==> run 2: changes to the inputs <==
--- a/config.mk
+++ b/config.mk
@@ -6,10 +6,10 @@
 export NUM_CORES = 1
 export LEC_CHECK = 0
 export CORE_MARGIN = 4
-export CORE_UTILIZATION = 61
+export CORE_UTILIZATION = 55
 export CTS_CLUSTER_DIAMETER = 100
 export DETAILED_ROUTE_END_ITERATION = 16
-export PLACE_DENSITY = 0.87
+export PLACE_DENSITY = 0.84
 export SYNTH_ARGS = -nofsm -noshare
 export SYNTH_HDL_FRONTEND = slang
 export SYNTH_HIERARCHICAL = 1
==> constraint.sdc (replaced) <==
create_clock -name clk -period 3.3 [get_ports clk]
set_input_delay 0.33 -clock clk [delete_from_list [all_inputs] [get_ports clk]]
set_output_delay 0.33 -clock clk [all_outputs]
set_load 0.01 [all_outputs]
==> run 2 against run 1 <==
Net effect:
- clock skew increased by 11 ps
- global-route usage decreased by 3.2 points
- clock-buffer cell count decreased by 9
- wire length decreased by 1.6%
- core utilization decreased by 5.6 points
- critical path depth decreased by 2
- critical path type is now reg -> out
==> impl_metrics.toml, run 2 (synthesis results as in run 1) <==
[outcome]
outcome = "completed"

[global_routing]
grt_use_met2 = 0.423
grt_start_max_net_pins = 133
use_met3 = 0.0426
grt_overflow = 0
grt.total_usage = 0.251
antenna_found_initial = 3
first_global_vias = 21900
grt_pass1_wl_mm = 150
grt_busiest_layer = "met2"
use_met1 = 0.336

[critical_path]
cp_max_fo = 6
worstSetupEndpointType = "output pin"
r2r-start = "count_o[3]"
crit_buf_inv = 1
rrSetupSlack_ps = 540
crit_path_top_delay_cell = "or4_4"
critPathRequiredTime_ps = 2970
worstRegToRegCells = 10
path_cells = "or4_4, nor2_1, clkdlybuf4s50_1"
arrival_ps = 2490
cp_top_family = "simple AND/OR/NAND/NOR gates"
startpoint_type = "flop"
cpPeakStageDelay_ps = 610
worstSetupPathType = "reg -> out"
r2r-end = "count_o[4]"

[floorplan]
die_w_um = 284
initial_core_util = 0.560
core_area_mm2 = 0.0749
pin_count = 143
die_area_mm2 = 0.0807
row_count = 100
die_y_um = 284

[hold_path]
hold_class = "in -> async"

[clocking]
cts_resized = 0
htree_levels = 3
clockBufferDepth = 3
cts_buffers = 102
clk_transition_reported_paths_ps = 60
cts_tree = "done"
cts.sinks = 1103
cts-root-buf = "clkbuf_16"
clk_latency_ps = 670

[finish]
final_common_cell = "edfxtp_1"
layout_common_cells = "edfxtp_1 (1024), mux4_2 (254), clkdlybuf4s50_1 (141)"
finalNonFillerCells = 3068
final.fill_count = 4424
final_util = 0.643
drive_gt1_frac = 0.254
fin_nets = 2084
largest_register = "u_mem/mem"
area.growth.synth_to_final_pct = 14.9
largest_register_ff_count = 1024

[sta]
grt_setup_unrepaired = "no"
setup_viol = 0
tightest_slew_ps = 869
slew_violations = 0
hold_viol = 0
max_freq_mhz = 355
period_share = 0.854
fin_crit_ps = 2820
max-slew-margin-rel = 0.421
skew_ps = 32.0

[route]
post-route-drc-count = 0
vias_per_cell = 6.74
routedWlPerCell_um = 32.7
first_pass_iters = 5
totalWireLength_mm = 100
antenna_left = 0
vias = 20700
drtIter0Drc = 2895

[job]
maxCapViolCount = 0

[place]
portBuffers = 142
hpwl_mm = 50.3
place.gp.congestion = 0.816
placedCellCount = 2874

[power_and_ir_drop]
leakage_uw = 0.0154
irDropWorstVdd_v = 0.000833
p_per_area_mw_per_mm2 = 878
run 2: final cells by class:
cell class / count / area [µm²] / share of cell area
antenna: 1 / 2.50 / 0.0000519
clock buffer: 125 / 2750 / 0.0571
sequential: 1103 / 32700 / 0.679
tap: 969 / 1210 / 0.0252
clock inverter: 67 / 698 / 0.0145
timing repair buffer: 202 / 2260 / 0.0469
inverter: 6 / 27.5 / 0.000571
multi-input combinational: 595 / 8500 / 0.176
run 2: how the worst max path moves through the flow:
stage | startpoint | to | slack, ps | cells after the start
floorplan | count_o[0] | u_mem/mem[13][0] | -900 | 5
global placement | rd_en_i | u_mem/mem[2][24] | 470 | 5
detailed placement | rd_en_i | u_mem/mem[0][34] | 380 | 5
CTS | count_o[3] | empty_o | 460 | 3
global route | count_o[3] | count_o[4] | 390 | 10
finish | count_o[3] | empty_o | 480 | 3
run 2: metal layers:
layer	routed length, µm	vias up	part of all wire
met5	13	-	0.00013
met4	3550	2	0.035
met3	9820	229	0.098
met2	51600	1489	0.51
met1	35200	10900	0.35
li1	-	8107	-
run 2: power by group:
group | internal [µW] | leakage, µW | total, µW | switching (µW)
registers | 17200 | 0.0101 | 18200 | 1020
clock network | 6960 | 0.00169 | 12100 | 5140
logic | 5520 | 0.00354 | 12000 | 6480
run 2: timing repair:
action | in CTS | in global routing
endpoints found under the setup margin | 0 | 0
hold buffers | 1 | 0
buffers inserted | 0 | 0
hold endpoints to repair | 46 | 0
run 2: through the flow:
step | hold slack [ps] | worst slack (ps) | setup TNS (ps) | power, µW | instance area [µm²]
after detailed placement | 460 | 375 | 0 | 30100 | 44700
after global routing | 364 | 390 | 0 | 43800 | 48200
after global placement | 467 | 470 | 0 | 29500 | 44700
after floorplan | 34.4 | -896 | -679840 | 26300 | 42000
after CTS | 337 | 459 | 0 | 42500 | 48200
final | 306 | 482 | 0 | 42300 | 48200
$ cat config.mk
export PLATFORM = sky130hd
export DESIGN_NAME = rflp_sram_ctrl_flat
export DESIGN_NICKNAME = d
export VERILOG_FILES = /design/src/rtl/rflp_sram_ctrl_if.sv /design/src/rtl/rflp_sram_ctrl.sv /design/src/flat_wrapper.sv
export SDC_FILE = /design/constraint.sdc
export NUM_CORES = 1
export LEC_CHECK = 0
export CORE_ASPECT_RATIO = 1.5
export CORE_MARGIN = 2
export CORE_UTILIZATION = 45
export CTS_CLUSTER_DIAMETER = 50
export DETAILED_ROUTE_END_ITERATION = 8
export MAX_ROUTING_LAYER = met4
export PLACE_DENSITY = 0.82
export SLEW_MARGIN = 40
export SYNTH_ARGS = -nofsm -noshare
export SYNTH_HDL_FRONTEND = slang
export SYNTH_SLANG_ARGS = --single-unit
export TNS_END_PERCENT = 100
$ cat constraint.sdc
create_clock -name CLK -period 6.4 [get_ports CLK]
set_input_delay 1.28 -clock CLK [delete_from_list [all_inputs] [get_ports CLK]]
set_output_delay 1.28 -clock CLK [all_outputs]
set_load 0.01 [all_outputs]
===== config.mk =====
export PLATFORM = sky130hd
export DESIGN_NAME = csa_resolve_92
export DESIGN_NICKNAME = d
export VERILOG_FILES = /design/src/rtl/csa_pkg.sv /design/src/rtl/cpa_limb.sv /design/src/rtl/csa_resolve_92.sv
export SDC_FILE = /design/constraint.sdc
export NUM_CORES = 2
export LEC_CHECK = 0
export ABC_AREA = 1
export BUFFER_PORTS_ARGS = -buffer_cell sky130_fd_sc_hd__buf_2
export CORE_ASPECT_RATIO = 0.7
export CORE_UTILIZATION = 40
export CTS_BUF_LIST = sky130_fd_sc_hd__clkbuf_4 sky130_fd_sc_hd__clkbuf_8
export CTS_CLUSTER_SIZE = 20
export DETAILED_ROUTE_END_ITERATION = 7
export GPL_ROUTABILITY_DRIVEN = 0
export GPL_TIMING_DRIVEN = 0
export HOLD_SLACK_MARGIN = 0.12
export PLACE_DENSITY_LB_ADDON = 0.25
export SLEW_MARGIN = 20
export SYNTH_ARGS = -nofsm -noshare
export SYNTH_HDL_FRONTEND = slang
export SYNTH_SLANG_ARGS = --single-unit

===== constraint.sdc =====
create_clock -name clk -period 2.3 [get_ports clk]
set_input_delay 0 -clock clk [delete_from_list [all_inputs] [get_ports clk]]
set_output_delay 0 -clock clk [all_outputs]
set_load 0.01 [all_outputs]
File: src/rtl/signed_lteq_threshold_filter.sv
// Streaming signed <= threshold filter with a 2-entry output FIFO.
// Optional statistics counters are built when LTEQ_FILT_STATS_EN is defined.
module signed_lteq_threshold_filter #(
  parameter int unsigned DW     = 32,
  parameter int unsigned CNT_W  = 16,
  parameter bit          INVERT = 1'b0
) (
  input  logic          clk,
  input  logic          rst,
  input  logic          thr_load,
  input  logic [DW-1:0] thr_data,
  input  logic          in_valid,
  output logic          in_ready,
  input  logic [DW-1:0] in_data,
  output logic          out_valid,
  input  logic          out_ready,
  output logic [DW-1:0] out_data,
  output logic          armed
`ifdef LTEQ_FILT_STATS_EN
  ,
  output logic [CNT_W-1:0] pass_cnt,
  output logic [CNT_W-1:0] drop_cnt
`endif
);

  typedef enum logic [0:0] {StIdle, StRun} state_e;

  state_e        state_q, state_d;
  logic [DW-1:0] thr_q;
  logic [DW-1:0] mem_q [2];
  logic          rd_ptr_q, wr_ptr_q;
  logic [1:0]    count_q, count_d;
  logic          accept, le, pass, push, pop;

  always_comb begin
    state_d = state_q;
    unique case (state_q)
      StIdle:  if (thr_load) state_d = StRun;
      StRun:   state_d = StRun;
      default: state_d = StIdle;
    endcase
  end

  // in_ready depends on registers only, so a same-cycle pop cannot reopen it.
  assign armed     = (state_q == StRun);
  assign in_ready  = armed && (count_q < 2'd2);
  assign accept    = in_valid && in_ready;
  assign le        = $signed(in_data) <= $signed(thr_q);
  assign pass      = INVERT ? ~le : le;
  assign push      = accept && pass;
  assign out_valid = (count_q != 2'd0);
  assign pop       = out_valid && out_ready;
  assign out_data  = mem_q[rd_ptr_q];

  always_comb begin
    count_d = count_q;
    unique case ({push, pop})
      2'b10:   count_d = count_q + 2'd1;
      2'b01:   count_d = count_q - 2'd1;
      default: count_d = count_q;
    endcase
  end

  always_ff @(posedge clk) begin
    if (rst) begin
      state_q  <= StIdle;
      thr_q    <= '0;
      count_q  <= '0;
      rd_ptr_q <= 1'b0;
      wr_ptr_q <= 1'b0;
      mem_q[0] <= '0;
      mem_q[1] <= '0;
    end else begin
      state_q <= state_d;
      count_q <= count_d;
      // A sample accepted alongside thr_load still sees the old threshold.
      if (thr_load) thr_q <= thr_data;
      if (push) begin
        mem_q[wr_ptr_q] <= in_data;
        wr_ptr_q        <= ~wr_ptr_q;
      end
      if (pop) rd_ptr_q <= ~rd_ptr_q;
    end
  end

`ifdef LTEQ_FILT_STATS_EN
  localparam logic [CNT_W-1:0] CntOne = {{(CNT_W-1){1'b0}}, 1'b1};

  logic [CNT_W-1:0] pass_cnt_q, drop_cnt_q;

  // Clear wins over a same-cycle increment; counters saturate at all-ones.
  always_ff @(posedge clk) begin
    if (rst || thr_load) begin
      pass_cnt_q <= '0;
      drop_cnt_q <= '0;
    end else begin
      if (push && (pass_cnt_q != '1)) pass_cnt_q <= pass_cnt_q + CntOne;
      if (accept && !pass && (drop_cnt_q != '1)) drop_cnt_q <= drop_cnt_q + CntOne;
    end
  end

  assign pass_cnt = pass_cnt_q;
  assign drop_cnt = drop_cnt_q;
`else
  logic unused_cnt_w;
  assign unused_cnt_w = ^CNT_W;
`endif

endmodule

TASK TO COMPLETE: Please output the lines of the listing above that fall in the stretch from the one with "logic | 5520 | 0.00354 | 12000 | 6480" through the one with "after CTS | 337 | 459 | 0 | 42500 | 48200", exactly and only those.

EXPECTED ANSWER:
logic | 5520 | 0.00354 | 12000 | 6480
run 2: timing repair:
action | in CTS | in global routing
endpoints found under the setup margin | 0 | 0
hold buffers | 1 | 0
buffers inserted | 0 | 0
hold endpoints to repair | 46 | 0
run 2: through the flow:
step | hold slack [ps] | worst slack (ps) | setup TNS (ps) | power, µW | instance area [µm²]
after detailed placement | 460 | 375 | 0 | 30100 | 44700
after global routing | 364 | 390 | 0 | 43800 | 48200
after global placement | 467 | 470 | 0 | 29500 | 44700
after floorplan | 34.4 | -896 | -679840 | 26300 | 42000
after CTS | 337 | 459 | 0 | 42500 | 48200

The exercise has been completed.